═════ DATA RECORDS

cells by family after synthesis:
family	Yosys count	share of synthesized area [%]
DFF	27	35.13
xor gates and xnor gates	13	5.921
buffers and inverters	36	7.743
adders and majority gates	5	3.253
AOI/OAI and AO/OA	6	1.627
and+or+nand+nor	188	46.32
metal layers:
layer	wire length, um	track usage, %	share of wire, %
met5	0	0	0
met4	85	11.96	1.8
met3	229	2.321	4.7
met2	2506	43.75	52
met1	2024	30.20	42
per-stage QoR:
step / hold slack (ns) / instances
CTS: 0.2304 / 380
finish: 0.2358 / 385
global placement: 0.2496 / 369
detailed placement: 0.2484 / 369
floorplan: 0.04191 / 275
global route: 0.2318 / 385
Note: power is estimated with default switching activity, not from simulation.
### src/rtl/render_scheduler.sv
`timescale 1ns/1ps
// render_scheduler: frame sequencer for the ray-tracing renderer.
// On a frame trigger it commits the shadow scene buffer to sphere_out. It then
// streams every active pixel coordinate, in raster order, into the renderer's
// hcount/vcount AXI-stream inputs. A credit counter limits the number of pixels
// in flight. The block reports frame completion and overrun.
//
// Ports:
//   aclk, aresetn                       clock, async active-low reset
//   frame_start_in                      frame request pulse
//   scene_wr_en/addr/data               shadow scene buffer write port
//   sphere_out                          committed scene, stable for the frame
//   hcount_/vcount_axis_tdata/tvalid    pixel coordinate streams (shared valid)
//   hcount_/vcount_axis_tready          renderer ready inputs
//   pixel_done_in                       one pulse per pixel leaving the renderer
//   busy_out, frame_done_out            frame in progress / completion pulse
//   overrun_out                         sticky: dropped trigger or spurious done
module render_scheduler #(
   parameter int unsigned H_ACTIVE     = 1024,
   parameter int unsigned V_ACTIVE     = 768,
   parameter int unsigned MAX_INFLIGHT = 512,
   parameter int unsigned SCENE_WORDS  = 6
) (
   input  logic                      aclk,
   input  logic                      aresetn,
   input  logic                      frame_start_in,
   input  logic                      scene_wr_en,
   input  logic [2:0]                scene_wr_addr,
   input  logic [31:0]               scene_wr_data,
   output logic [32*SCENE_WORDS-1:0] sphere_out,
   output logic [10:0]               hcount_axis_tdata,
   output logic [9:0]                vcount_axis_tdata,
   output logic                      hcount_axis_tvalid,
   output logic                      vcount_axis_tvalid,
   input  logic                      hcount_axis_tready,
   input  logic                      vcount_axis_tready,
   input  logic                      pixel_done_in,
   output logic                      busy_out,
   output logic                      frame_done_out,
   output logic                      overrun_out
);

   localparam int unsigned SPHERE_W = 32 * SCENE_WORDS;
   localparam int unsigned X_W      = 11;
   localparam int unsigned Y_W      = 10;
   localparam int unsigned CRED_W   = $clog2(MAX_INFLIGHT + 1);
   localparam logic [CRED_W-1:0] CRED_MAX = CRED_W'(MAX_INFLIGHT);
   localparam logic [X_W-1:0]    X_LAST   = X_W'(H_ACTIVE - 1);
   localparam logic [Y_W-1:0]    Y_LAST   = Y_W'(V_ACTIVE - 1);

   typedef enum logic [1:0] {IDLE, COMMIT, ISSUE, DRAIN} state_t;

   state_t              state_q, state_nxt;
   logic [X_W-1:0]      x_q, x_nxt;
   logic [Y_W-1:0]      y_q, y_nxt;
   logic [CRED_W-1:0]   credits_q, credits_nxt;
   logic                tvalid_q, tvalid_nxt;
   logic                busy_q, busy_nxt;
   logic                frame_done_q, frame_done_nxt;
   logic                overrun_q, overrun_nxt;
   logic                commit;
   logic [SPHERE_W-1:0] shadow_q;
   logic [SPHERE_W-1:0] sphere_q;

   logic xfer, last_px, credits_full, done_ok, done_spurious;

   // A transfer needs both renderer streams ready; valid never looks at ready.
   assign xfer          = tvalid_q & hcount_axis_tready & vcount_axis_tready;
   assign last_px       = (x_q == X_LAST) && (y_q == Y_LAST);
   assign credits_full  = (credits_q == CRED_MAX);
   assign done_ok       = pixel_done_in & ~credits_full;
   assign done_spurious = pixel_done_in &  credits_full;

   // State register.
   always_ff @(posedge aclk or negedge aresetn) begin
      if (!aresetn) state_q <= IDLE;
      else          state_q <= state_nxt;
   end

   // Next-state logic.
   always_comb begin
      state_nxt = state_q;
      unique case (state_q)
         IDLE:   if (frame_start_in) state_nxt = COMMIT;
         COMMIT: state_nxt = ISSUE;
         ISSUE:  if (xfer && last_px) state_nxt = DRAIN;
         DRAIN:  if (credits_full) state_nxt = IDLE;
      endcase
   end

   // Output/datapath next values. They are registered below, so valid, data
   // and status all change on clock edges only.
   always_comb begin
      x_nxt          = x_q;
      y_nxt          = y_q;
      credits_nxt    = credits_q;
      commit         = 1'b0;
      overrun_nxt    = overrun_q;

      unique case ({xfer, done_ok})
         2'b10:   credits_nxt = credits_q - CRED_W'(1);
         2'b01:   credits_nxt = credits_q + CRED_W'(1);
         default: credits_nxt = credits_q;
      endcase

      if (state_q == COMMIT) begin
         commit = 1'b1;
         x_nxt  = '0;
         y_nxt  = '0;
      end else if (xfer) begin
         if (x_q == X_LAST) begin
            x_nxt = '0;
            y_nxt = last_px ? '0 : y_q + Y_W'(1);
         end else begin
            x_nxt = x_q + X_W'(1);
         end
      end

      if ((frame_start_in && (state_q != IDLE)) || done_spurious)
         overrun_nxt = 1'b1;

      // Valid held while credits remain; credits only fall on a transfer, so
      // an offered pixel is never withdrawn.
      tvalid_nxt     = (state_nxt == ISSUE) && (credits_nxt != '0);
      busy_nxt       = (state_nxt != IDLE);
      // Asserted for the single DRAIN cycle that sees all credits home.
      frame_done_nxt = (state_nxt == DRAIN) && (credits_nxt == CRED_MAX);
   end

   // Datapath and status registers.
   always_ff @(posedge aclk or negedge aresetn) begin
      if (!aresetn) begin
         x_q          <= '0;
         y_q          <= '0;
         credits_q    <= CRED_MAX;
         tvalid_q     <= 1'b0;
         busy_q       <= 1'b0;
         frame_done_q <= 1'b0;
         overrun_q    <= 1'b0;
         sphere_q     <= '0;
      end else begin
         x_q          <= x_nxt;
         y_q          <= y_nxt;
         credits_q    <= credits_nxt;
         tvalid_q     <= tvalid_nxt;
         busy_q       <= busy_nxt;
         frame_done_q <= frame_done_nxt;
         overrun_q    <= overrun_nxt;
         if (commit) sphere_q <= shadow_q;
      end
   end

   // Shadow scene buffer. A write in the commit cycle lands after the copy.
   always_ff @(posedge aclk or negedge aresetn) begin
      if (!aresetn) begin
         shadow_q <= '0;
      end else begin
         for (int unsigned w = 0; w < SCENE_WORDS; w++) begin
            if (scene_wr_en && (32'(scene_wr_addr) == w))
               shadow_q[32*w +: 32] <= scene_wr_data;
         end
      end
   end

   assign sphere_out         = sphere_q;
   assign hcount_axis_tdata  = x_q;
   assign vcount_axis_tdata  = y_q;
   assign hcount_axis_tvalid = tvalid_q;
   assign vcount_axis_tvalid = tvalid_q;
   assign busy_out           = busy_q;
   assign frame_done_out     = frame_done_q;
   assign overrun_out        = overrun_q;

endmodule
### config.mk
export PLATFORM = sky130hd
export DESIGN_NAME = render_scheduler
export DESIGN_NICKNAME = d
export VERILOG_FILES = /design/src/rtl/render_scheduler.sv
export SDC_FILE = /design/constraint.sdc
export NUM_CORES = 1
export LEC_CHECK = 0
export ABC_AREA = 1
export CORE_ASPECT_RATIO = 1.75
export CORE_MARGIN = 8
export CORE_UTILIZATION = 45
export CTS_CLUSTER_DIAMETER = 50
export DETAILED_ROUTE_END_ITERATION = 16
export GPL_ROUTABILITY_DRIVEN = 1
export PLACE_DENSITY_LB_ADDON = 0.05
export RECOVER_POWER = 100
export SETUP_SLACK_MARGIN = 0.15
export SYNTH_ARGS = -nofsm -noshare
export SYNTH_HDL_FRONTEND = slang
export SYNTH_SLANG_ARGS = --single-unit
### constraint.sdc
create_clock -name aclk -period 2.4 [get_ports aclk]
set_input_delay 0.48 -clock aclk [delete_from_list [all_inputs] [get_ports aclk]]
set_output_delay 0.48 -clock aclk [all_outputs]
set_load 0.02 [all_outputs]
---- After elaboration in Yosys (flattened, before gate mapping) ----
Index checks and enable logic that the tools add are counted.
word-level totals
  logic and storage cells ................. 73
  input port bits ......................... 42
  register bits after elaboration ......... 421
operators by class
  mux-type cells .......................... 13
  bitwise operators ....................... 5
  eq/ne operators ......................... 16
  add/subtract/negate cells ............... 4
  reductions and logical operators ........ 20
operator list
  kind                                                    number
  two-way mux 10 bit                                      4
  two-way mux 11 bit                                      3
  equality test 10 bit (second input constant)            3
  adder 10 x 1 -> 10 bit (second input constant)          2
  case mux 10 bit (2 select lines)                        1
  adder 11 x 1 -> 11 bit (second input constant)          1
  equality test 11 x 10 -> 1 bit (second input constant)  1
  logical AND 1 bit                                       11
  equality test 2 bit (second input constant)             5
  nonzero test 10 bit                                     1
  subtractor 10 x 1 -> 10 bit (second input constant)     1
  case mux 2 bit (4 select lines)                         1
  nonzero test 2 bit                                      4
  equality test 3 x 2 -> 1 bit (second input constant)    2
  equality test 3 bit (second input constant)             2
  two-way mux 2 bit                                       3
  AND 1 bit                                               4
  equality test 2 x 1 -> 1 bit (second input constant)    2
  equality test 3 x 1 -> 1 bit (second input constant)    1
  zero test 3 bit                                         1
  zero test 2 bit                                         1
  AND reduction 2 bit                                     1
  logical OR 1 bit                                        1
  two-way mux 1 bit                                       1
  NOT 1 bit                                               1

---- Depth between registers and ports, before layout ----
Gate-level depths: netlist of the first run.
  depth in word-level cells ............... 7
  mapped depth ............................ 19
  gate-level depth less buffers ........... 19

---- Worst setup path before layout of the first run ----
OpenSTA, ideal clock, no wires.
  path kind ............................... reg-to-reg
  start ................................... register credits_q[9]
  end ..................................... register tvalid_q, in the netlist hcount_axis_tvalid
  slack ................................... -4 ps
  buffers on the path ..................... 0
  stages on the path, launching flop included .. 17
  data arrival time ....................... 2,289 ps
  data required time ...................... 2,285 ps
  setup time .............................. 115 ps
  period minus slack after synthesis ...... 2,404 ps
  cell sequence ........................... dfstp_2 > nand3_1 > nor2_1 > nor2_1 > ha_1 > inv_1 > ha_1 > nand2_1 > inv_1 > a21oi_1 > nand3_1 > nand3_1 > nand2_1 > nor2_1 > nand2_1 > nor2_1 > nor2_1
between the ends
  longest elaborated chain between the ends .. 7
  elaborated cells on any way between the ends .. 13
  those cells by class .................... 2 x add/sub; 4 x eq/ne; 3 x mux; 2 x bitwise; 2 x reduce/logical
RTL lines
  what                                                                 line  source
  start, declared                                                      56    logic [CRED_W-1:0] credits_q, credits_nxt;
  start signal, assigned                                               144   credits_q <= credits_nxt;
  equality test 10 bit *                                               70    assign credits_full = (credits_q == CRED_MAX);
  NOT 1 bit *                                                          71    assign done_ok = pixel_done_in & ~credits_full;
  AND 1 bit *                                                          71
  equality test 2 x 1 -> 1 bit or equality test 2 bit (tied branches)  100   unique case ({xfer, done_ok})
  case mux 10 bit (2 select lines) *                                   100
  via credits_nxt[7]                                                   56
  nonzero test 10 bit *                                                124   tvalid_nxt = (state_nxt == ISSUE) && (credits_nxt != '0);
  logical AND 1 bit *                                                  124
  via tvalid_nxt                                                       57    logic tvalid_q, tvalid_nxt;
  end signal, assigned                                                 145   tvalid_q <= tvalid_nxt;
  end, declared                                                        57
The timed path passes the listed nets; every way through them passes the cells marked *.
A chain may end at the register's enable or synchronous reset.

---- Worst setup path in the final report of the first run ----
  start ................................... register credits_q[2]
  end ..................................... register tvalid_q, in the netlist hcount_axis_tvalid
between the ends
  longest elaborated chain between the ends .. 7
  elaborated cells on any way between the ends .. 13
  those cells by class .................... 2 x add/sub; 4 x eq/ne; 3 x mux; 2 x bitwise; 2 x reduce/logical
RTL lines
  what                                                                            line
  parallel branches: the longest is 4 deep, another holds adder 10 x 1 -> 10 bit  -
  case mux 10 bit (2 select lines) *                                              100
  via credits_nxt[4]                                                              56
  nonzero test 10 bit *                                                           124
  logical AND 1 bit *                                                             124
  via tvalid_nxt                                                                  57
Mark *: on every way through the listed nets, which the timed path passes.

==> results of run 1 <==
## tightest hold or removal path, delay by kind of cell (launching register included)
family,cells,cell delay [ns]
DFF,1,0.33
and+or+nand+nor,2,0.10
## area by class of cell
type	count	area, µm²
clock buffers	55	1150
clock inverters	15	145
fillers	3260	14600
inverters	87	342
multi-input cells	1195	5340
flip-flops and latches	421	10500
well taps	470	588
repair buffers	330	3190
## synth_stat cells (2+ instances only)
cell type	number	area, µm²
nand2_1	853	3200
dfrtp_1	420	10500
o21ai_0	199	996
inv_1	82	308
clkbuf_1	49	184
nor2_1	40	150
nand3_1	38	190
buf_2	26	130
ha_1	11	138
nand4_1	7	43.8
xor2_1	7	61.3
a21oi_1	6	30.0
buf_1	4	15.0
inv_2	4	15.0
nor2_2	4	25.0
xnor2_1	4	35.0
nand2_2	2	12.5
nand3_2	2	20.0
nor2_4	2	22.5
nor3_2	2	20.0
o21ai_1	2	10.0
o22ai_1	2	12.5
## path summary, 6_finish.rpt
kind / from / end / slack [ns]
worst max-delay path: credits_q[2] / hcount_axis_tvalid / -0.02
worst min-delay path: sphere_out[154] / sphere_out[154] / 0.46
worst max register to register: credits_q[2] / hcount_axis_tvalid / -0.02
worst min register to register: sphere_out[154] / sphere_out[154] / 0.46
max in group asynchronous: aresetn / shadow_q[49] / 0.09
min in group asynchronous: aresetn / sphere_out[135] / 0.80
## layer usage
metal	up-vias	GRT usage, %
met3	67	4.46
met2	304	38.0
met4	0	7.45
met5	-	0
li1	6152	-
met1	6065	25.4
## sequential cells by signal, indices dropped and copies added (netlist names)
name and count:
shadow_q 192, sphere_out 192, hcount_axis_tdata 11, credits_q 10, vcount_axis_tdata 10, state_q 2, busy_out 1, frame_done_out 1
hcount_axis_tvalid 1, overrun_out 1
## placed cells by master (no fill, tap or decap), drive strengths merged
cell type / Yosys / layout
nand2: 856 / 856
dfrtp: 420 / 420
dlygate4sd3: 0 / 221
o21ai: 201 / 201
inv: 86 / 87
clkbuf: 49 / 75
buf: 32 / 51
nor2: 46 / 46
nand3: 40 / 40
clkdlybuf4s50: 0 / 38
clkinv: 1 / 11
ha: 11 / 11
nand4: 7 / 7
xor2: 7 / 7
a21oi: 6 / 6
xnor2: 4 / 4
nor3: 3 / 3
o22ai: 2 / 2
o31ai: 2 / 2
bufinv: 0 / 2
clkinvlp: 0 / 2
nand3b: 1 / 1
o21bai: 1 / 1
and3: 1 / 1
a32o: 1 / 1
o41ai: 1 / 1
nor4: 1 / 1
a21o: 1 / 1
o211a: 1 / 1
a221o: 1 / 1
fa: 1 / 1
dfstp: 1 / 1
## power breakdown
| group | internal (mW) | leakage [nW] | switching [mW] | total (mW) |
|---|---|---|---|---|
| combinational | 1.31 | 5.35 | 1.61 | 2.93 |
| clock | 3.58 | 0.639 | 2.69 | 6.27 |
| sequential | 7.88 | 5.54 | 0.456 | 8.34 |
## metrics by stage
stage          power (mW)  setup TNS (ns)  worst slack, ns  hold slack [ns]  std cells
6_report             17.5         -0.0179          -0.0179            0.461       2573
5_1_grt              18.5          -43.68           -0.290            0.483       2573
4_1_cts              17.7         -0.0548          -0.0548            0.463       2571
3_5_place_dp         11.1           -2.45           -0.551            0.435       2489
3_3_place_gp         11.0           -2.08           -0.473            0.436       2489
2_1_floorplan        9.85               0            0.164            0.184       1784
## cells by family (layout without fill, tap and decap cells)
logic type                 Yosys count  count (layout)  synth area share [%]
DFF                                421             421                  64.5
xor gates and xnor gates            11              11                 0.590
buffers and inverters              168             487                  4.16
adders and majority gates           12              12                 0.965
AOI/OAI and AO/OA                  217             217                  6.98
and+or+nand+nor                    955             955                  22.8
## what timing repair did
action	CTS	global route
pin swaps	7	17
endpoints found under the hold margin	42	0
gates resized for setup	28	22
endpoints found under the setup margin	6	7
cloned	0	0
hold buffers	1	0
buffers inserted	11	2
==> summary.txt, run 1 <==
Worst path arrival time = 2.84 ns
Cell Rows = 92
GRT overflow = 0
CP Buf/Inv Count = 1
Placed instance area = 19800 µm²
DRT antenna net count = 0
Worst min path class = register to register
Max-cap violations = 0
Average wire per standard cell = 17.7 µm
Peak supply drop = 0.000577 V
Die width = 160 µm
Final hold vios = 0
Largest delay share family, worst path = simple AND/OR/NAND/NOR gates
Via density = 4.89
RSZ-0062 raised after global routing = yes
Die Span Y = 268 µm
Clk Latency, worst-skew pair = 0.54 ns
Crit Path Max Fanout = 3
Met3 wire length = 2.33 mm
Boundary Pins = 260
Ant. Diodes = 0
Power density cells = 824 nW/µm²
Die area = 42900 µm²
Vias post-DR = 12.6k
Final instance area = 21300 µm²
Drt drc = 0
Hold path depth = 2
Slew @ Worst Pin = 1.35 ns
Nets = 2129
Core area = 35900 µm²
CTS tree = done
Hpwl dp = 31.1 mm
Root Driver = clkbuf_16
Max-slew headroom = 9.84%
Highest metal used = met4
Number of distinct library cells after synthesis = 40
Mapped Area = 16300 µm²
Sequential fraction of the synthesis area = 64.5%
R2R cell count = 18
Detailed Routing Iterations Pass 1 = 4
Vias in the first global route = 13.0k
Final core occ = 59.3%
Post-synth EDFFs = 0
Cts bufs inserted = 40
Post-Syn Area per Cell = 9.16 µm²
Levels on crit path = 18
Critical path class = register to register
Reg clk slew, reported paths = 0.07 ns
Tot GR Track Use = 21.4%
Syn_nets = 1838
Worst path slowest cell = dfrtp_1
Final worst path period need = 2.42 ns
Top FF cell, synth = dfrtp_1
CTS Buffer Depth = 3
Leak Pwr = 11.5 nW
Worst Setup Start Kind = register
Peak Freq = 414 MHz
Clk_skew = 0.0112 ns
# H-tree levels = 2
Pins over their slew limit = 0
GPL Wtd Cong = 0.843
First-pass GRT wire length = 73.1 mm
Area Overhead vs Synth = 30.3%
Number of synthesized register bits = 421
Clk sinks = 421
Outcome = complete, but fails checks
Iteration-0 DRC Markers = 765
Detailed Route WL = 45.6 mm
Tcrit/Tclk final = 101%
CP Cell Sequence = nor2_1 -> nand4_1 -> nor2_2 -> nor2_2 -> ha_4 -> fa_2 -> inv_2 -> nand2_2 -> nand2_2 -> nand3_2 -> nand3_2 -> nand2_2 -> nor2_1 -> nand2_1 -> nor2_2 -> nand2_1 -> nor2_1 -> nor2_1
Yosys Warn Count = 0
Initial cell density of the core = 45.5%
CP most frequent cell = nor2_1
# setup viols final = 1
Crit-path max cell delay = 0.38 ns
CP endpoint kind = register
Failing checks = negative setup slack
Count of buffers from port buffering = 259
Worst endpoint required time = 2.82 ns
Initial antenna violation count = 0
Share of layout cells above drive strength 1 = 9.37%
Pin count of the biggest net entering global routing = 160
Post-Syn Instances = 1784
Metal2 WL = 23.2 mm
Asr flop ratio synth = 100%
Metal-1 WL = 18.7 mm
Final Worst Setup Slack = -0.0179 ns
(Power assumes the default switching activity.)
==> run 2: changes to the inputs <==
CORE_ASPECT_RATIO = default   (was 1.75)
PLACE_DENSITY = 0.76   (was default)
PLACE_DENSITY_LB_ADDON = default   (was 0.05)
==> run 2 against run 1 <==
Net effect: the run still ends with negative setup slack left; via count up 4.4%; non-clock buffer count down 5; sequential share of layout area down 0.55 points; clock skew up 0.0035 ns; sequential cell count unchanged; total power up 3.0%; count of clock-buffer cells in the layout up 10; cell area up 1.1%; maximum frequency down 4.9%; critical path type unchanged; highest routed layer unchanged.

══════════

(EXERCISE BRIEF):
Could you repeat exactly the lines above from the line with "a21o: 1 / 1" up to and including the line with "Worst min path class = register to register", and only those?

(RESPONSE FOR THIS EXERCISE):
a21o: 1 / 1
o211a: 1 / 1
a221o: 1 / 1
fa: 1 / 1
dfstp: 1 / 1
## power breakdown
| group | internal (mW) | leakage [nW] | switching [mW] | total (mW) |
|---|---|---|---|---|
| combinational | 1.31 | 5.35 | 1.61 | 2.93 |
| clock | 3.58 | 0.639 | 2.69 | 6.27 |
| sequential | 7.88 | 5.54 | 0.456 | 8.34 |
## metrics by stage
stage          power (mW)  setup TNS (ns)  worst slack, ns  hold slack [ns]  std cells
6_report             17.5         -0.0179          -0.0179            0.461       2573
5_1_grt              18.5          -43.68           -0.290            0.483       2573
4_1_cts              17.7         -0.0548          -0.0548            0.463       2571
3_5_place_dp         11.1           -2.45           -0.551            0.435       2489
3_3_place_gp         11.0           -2.08           -0.473            0.436       2489
2_1_floorplan        9.85               0            0.164            0.184       1784
## cells by family (layout without fill, tap and decap cells)
logic type                 Yosys count  count (layout)  synth area share [%]
DFF                                421             421                  64.5
xor gates and xnor gates            11              11                 0.590
buffers and inverters              168             487                  4.16
adders and majority gates           12              12                 0.965
AOI/OAI and AO/OA                  217             217                  6.98
and+or+nand+nor                    955             955                  22.8
## what timing repair did
action	CTS	global route
pin swaps	7	17
endpoints found under the hold margin	42	0
gates resized for setup	28	22
endpoints found under the setup margin	6	7
cloned	0	0
hold buffers	1	0
buffers inserted	11	2
==> summary.txt, run 1 <==
Worst path arrival time = 2.84 ns
Cell Rows = 92
GRT overflow = 0
CP Buf/Inv Count = 1
Placed instance area = 19800 µm²
DRT antenna net count = 0
Worst min path class = register to register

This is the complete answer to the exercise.